But if the “same old familiar faces”, as choir singer Reuben Israel puts it, throng to the halls, concert after concert, we need to, he adds, “start them young”. He plans to adapt the orchestra composition Peter and the Wolf essentially to help inculcate a sense of Western classical music tradition in children.

So is the time ripe for an Indian opera? It would, most likely, make for a curiously novel watch. “Bollywood is also an opera, isn’t it?” asks Singh-Buehler. Heer-Ranjha (based on a tale from Punjabi folklore), an opera in Punjabi, was performed a few years ago, and now an English-language Indian opera production could soon be in the making if it finds financial supporters.

Veteran music composer Vanraj Bhatia, known best for his work on Shyam Benegal’s films, stands at the helm of this dream. He’s working on transforming Girish Karnad’s play, Agnivarsha, into a two-act opera. Composed skillfully with Indian classical ragas, it will have its music sung in the opera style.
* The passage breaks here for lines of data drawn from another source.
$ cat src/rtl/memPkg.sv
package memPkg;

    // the RAM decodes only the low address bits
    localparam int ramAddrBits = 12;

    typedef logic [31:0] memAddr;

    // one port request, count is the byte count minus one
    typedef struct packed {
        memAddr      addr;
        logic        write;
        logic [1:0]  count;
        logic [31:0] wdata;
    } memReq;

    // store responses carry zero data
    typedef struct packed {
        logic [31:0] rdata;
    } memResp;

    // single byte access to the RAM
    typedef struct packed {
        memAddr     addr;
        logic       we;
        logic [7:0] wdata;
    } ramCmd;

endpackage

$ cat src/rtl/rvLsuPkg.sv
package rvLsuPkg;

    typedef enum logic [1:0] {
        lsByte,
        lsHalf,
        lsWord
    } lsWidth;

    // RV32I load funct3 codes
    localparam logic [2:0] LB  = 3'b000;
    localparam logic [2:0] LH  = 3'b001;
    localparam logic [2:0] LW  = 3'b010;
    localparam logic [2:0] LBU = 3'b100;
    localparam logic [2:0] LHU = 3'b101;

    // RV32I store funct3 codes
    localparam logic [2:0] SB = 3'b000;
    localparam logic [2:0] SH = 3'b001;
    localparam logic [2:0] SW = 3'b010;

    typedef struct packed {
        logic        store;
        logic [2:0]  funct3;
        logic [31:0] addr;
        logic [31:0] wdata;
    } lsReq;

    localparam logic [31:0] resetPc = 32'h0000_0000;

endpackage
<file path="config.mk">
export PLATFORM = sky130hd
export DESIGN_NAME = memCtrl
export DESIGN_NICKNAME = d
export VERILOG_FILES = /design/src/rtl/memPkg.sv /design/src/rtl/memCtrl.sv
export SDC_FILE = /design/constraint.sdc
export NUM_CORES = 1
export LEC_CHECK = 0
export ABC_AREA = 1
export BUFFER_PORTS_ARGS = -buffer_cell sky130_fd_sc_hd__buf_2
export CAP_MARGIN = 30
export CELL_PAD_IN_SITES_DETAIL_PLACEMENT = 1
export CELL_PAD_IN_SITES_GLOBAL_PLACEMENT = 2
export CORE_ASPECT_RATIO = 0.9
export CORE_MARGIN = 1
export CORE_UTILIZATION = 29
export CTS_BUF_LIST = sky130_fd_sc_hd__clkbuf_8
export DETAILED_ROUTE_END_ITERATION = 10
export GPL_TIMING_DRIVEN = 0
export PLACE_DENSITY = 0.95
export SYNTH_ARGS = -nofsm -noshare
export SYNTH_HDL_FRONTEND = slang
export SYNTH_SLANG_ARGS = --single-unit
</file>
<file path="constraint.sdc">
create_clock -name clk -period 3.79 [get_ports clk]
set_input_delay 0.758 -clock clk [delete_from_list [all_inputs] [get_ports clk]]
set_output_delay 0.758 -clock clk [all_outputs]
set_load 0.01 [all_outputs]
</file>
<file path="src/rtl/memPkg.sv">
package memPkg;

    // the RAM decodes only the low address bits
    localparam int ramAddrBits = 12;

    typedef logic [31:0] memAddr;

    // one port request, count is the byte count minus one
    typedef struct packed {
        memAddr      addr;
        logic        write;
        logic [1:0]  count;
        logic [31:0] wdata;
    } memReq;

    // store responses carry zero data
    typedef struct packed {
        logic [31:0] rdata;
    } memResp;

    // single byte access to the RAM
    typedef struct packed {
        memAddr     addr;
        logic       we;
        logic [7:0] wdata;
    } ramCmd;

endpackage

</file>
<file path="src/rtl/memCtrl.sv">
`timescale 1ns/1ps

module memCtrl (
    input  logic           clk,
    input  logic           rst,
    input  logic           pause,

    input  memPkg::memReq  fetchReq,
    input  logic           fetchReqValid,
    output logic           fetchReqReady,
    output memPkg::memResp fetchResp,
    output logic           fetchRespValid,
    input  logic           fetchRespReady,

    input  memPkg::memReq  dataReq,
    input  logic           dataReqValid,
    output logic           dataReqReady,
    output memPkg::memResp dataResp,
    output logic           dataRespValid,
    input  logic           dataRespReady,

    output memPkg::ramCmd  ramCmd,
    input  logic [7:0]     ramRdata
);
    import memPkg::*;

    typedef enum logic [2:0] {
        stInit,
        stIdle,
        stIssue,
        stDrain,
        stResp
    } ctrlState;

    ctrlState    state;
    memReq       curReq;
    logic        grantData;
    logic [1:0]  issueCnt;
    logic [1:0]  rdCnt;
    logic        rdPending;
    logic [31:0] word;

    logic idle;
    logic issueNow;
    logic lastIssue;
    logic respValid;
    logic respTaken;

    assign idle = (state == stIdle);

    // data side always wins the grant
    assign dataReqReady  = idle && dataReqValid;
    assign fetchReqReady = idle && !dataReqValid;

    assign issueNow  = (state == stIssue) && !pause;
    assign lastIssue = issueNow && (issueCnt == curReq.count);

    assign respValid      = (state == stResp);
    assign fetchRespValid = respValid && !grantData;
    assign dataRespValid  = respValid && grantData;
    assign respTaken      = respValid && (grantData ? dataRespReady : fetchRespReady);

    assign fetchResp.rdata = word;
    assign dataResp.rdata  = word;

    // one byte per cycle, little endian
    assign ramCmd.addr  = curReq.addr + 32'(issueCnt);
    assign ramCmd.we    = issueNow && curReq.write;
    assign ramCmd.wdata = curReq.wdata[{issueCnt, 3'b000} +: 8];

    always_ff @(posedge clk) begin
        if (rst) begin
            state     <= stInit;
            grantData <= 1'b0;
            rdPending <= 1'b0;
        end else begin
            // RAM returns the read byte one cycle after issue
            rdPending <= issueNow && !curReq.write;
            case (state)
                stInit: begin
                    state <= stIdle;
                end
                stIdle: begin
                    if (dataReqValid || fetchReqValid) begin
                        state     <= stIssue;
                        grantData <= dataReqValid;
                    end
                end
                stIssue: begin
                    if (lastIssue) begin
                        state <= curReq.write ? stResp : stDrain;
                    end
                end
                stDrain: begin
                    if (rdPending) begin
                        state <= stResp;
                    end
                end
                stResp: begin
                    if (respTaken) begin
                        state <= stIdle;
                    end
                end
                default: begin
                    state <= stIdle;
                end
            endcase
        end
    end

    // request latch and byte assembly
    always_ff @(posedge clk) begin
        if (idle) begin
            curReq   <= dataReqValid ? dataReq : fetchReq;
            issueCnt <= 2'd0;
            rdCnt    <= 2'd0;
            word     <= 32'd0;
        end else begin
            if (issueNow) begin
                issueCnt <= issueCnt + 2'd1;
            end
            if (rdPending) begin
                word[{rdCnt, 3'b000} +: 8] <= ramRdata;
                rdCnt                      <= rdCnt + 2'd1;
            end
        end
    end

endmodule

</file>
Word-level counts from Yosys, hierarchy flattened:

Index checks and enable logic that the tools add are counted.

* register bits after elaboration: 108
* input bits: 149
* output and inout bits: 109
* logic and storage cells: 51

* $add $sub $neg: 4
* equal/unequal tests: 9
* shifts and indexed selects: 3
* mux-type cells: 9
* reduce and logical (&&, ||, !) cells: 16

Operator list (number)
* 67-bit 2-to-1 mux: 1
* 32-bit by 2-bit adder with 32-bit output: 1
* 32-bit bitwise mux: 1
* 8-bit by 7-bit variable shift with 32-bit output, first input constant: 1
* 32-bit by 6-bit indexed part select with 8-bit output: 1
* 8-bit by 7-bit indexed part select with 32-bit output: 1
* 3-bit 2-to-1 mux: 5
* 3-bit one-hot mux with 4 select lines: 1
* 1-bit logical AND: 9
* 5-bit negator with 7-bit output: 1
* 3-bit by 2-bit equality test with 1-bit output, second input constant: 2
* 2-bit by 1-bit adder with 2-bit output, second input constant: 2
* 1-bit logical NOT: 4
* 2-bit by 1-bit != test with 1-bit output, second input constant: 2
* 2-bit != test, second input constant: 2
* 4-bit AND reduction: 1
* 3-bit by 1-bit equality test with 1-bit output, second input constant: 1
* 3-bit equality test, second input constant: 1
* 2-bit equality test: 1
* 2-bit AND reduction: 1
* 1-bit logical OR: 1
* 1-bit 2-to-1 mux: 1

Depth between registers and ports, before layout:

* depth in word-level cells: 5
* depth in mapped cells: 11
* depth with buffers taken out: 10

Worst setup path after synthesis:

Ideal clock, no wire load.

* path kind: register -> output
* start: register issueCnt[1]
* end: output ramCmd[39] (netlist name)
* arrival time: 1960 ps
* setup slack: 1072 ps
* cell stages (with the launch flop): 11
* path through: dfxtp_1 > clkbuf_2 > inv_1 > clkbuf_1 > fa_1 > nand3b_4 > nor2_8 > inv_2 > nor2_4 > nand2_1 > xnor2_1

RTL lines
* from (decl): RTL line memCtrl.sv:38 `logic [1:0] issueCnt;`
* from (signal assigned): RTL line memCtrl.sv:120 `issueCnt <= issueCnt + 2'd1;`
* to (decl): RTL line memCtrl.sv:22 `output memPkg::ramCmd ramCmd,`

==> flow_metrics.env <==
export IMPL_status="complete, no violations"
export IMPL_grt_max_degree=40
export IMPL_yosys_area_top_type="edfxtp_1"
export IMPL_clockBufferDepth=2
export IMPL_wl_per_cell_um=15.3
export IMPL_grt_ovfl_total=0
export IMPL_peakVddDrop_mv=0.298
export IMPL_vias=5864
export IMPL_fin_worst_skew_ps=15.8
export IMPL_leakage_nw=3.93
export IMPL_dp_hpwl_um=16300
export IMPL_clk_latency_ps=390
export IMPL_setup_viol=0
export IMPL_max_cap_violations=0
export IMPL_postSynthCellCount=764
export IMPL_die_area_um2=21400
export IMPL_drt_first_pass_iters=4
export IMPL_synth_area_top_cells="edfxtp_1 33%, nand2_1 19%, dfxtp_1 14%"
export IMPL_finalSetupTns_ps=0
export IMPL_drive_gt1_frac=0.342
export IMPL_cts_max_level=3
export IMPL_die_h_um=139
export IMPL_grtUsageTotal=0.187
export IMPL_route_detailed_drc=0
export IMPL_final_antenna_net_count=0
export IMPL_nets=1188
export IMPL_final_common_cell="nand2_1"
export IMPL_worst_path_max_fanout=12
export IMPL_core_area_um2=20200
export IMPL_grt_pass1_vias=5922
export IMPL_cts_buffers=9
export IMPL_antenna_found_initial=3
export IMPL_routabilityCongestion=0.853
export IMPL_cts_sinks=108
export IMPL_synth_top_area_frac=0.333
export IMPL_slew_viol_final=0
export IMPL_rows=49
export IMPL_grt_pass1_wl_um=31400
export IMPL_finalHoldViolCount=0
export IMPL_detail_route_wirelength_um=19800
export IMPL_rsz0062_at_grt="no"
export IMPL_drt_initial_drc_count=222
export IMPL_syn_area_per_cell_um2=7.90
export IMPL_hold_slack_ps=490
export IMPL_initial_utilization=0.299
export IMPL_port_buffers=256
export IMPL_clk_pin_slew_ps=110
export IMPL_crit_required_ps=3030
export IMPL_die_w_um=154
export IMPL_critPathKind="reg2out"
export IMPL_max_freq_mhz=289
export IMPL_critPathArrivalTime_ps=2700
export IMPL_power_density_nw_per_um2=497
export IMPL_tightest_slew_ps=628
export IMPL_ys_seq_elements=108
export IMPL_syn_area_um2=6040
export IMPL_post_cts_setup_buffers=0
export IMPL_fin_crit_sh=0.912
export IMPL_cts_root_buf="clkbuf_8"
export IMPL_syn_num_nets=921
export IMPL_final_cell_mix="311 x nand2_1, 268 x buf_2, 73 x nor2_1"
export IMPL_cts_tree="built"
export IMPL_io_pins=258
export IMPL_ys_warn_count=0
export IMPL_slew_limit_headroom=0.580
export IMPL_hold_class="reg2reg"
export IMPL_avgViaCountPerCell=4.53
export IMPL_synth_cell_types=37
export IMPL_area_growth_pct=30.3
export IMPL_start_kind="flip-flop"
export IMPL_ys_seq_area_frac=0.469
export IMPL_end_kind="primary output"
export IMPL_timing_final_crit_period_ps=3460
==> cells by family after synthesis <==
group,synth area share
AOI/OAI and AO/OA,0.0634
xor gates and xnor gates,0.0431
adders and majority gates,0.0178
buffers and inverters,0.0874
DFF,0.469
and+or+nand+nor,0.319
==> cell type report <==
type                    count  area [um^2]
diodes                      3         7.51
plain buffers              57          358
clock buffers               9          124
clock inverters             7         77.6
fillers                  2592        12300
inverters                  45          169
multi-input cells         553         2680
flip-flops and latches    108         2830
well taps                 255          319
repair buffers            257         1300
==> cells in the mapped netlist <==
cell type  instances
nand2_1          311
nor2_1            73
edfxtp_1          67
dfxtp_1           41
inv_1             40
buf_4             33
a21oi_1           28
nand3_1           18
o21ai_0           18
xor2_1            17
buf_2             13
a22oi_1           12
nor3_1            10
clkbuf_1           9
xnor2_1            9
o22ai_1            8
ha_1               7
nand2_2            7
nand4_1            7
nor2_4             5
inv_2              4
nor2_2             4
nor3_2             4
nand2_4            3
buf_1              2
nand3b_1           2
xnor2_2            2
clkbuf_2           1
clkinv_1           1
fa_1               1
nand3_2            1
nand3b_4           1
nor2_8             1
nor3_4             1
nor4_4             1
o211ai_1           1
o21ai_1            1
==> state kept, by name, indices dropped and copies added, names as in the netlist <==
signal,cells
grantData,1
issueCnt,2
rdCnt,2
state,3
dataResp,32
curReq,67
rdPending,1
==> worst max-delay path: stages, from the launching register on <==
cell and delay, ps:
dfxtp_1 370, clkbuf_2 230, inv_1 230, fa_1 510, nand3b_4 250, nor2_8 160, inv_2 70, nor2_4 120
nand2_1 80, xnor2_1 130, buf_2 150
==> per-layer routing <==
| layer | wire [um] | up-vias | GRT usage |
|---|---|---|---|
| met3 | 966 | 14 | 0.0359 |
| li1 | - | 2956 | - |
| met5 | 0 | - | 0 |
| met4 | 231 | 0 | 0.0442 |
| met1 | 8730 | 2738 | 0.233 |
| met2 | 9850 | 156 | 0.331 |
==> timing repair <==
action                     CTS  global route
setup endpoints to repair    0             6
resized for setup            0             0
hold buffers                 0             0
==> report_power, final <==
part	leakage [nW]	switching [mW]	internal, mW	total (mW)
Clock	0.0975	0.454	0.260	0.713
Combinational	2.87	0.924	0.488	1.41
Sequential	0.966	0.184	1.60	1.79
==> path summary, 6_finish.rpt <==
check | startpoint | end | slack (ps) | cells past startpoint
worst max-delay path | issueCnt[1] | ramCmd[39] | 330 | 10
worst min-delay path | dataResp[0] | dataResp[0] | 490 | 2
worst max register to register | rdCnt[0] | dataResp[14] | 1450 | 6
worst min register to register | dataResp[0] | dataResp[0] | 490 | 2
==> stage by stage <==
| step | cell area, um^2 | util | std cells | setup WS (ps) | power [mW] |
|---|---|---|---|---|---|
| floorplan | 6040 | - | 764 | 1070 | 2.62 |
| global placement | 7640 | 0.379 | 1275 | 580 | 3.21 |
| detailed placement | 7660 | 0.380 | 1276 | 588 | 3.25 |
| CTS | 7860 | 0.390 | 1292 | 97.6 | 3.97 |
| global route | 7870 | 0.390 | 1294 | 76.6 | 4.17 |
| finish | 7870 | 0.390 | 1294 | 335 | 3.91 |
(Power assumes the default switching activity.)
Bringing us back to the present, Situ Singh-Buehler brings out a copy of Act One of Bhatia’s composition, wondering whether a production that needs finances of Rs 1.5 to Rs 2 crore will ever see the light of day. “We can bring in Indian instruments playing to Indian themes,” says the singer-trainer.

A few months ago, an Indo-French opera production by The Neemrana Music Foundation, Carmen, was presented in an Indianised ambience. It was an effort to mark a semblance of East-meets-West. Maybe it was the beginning of a trend.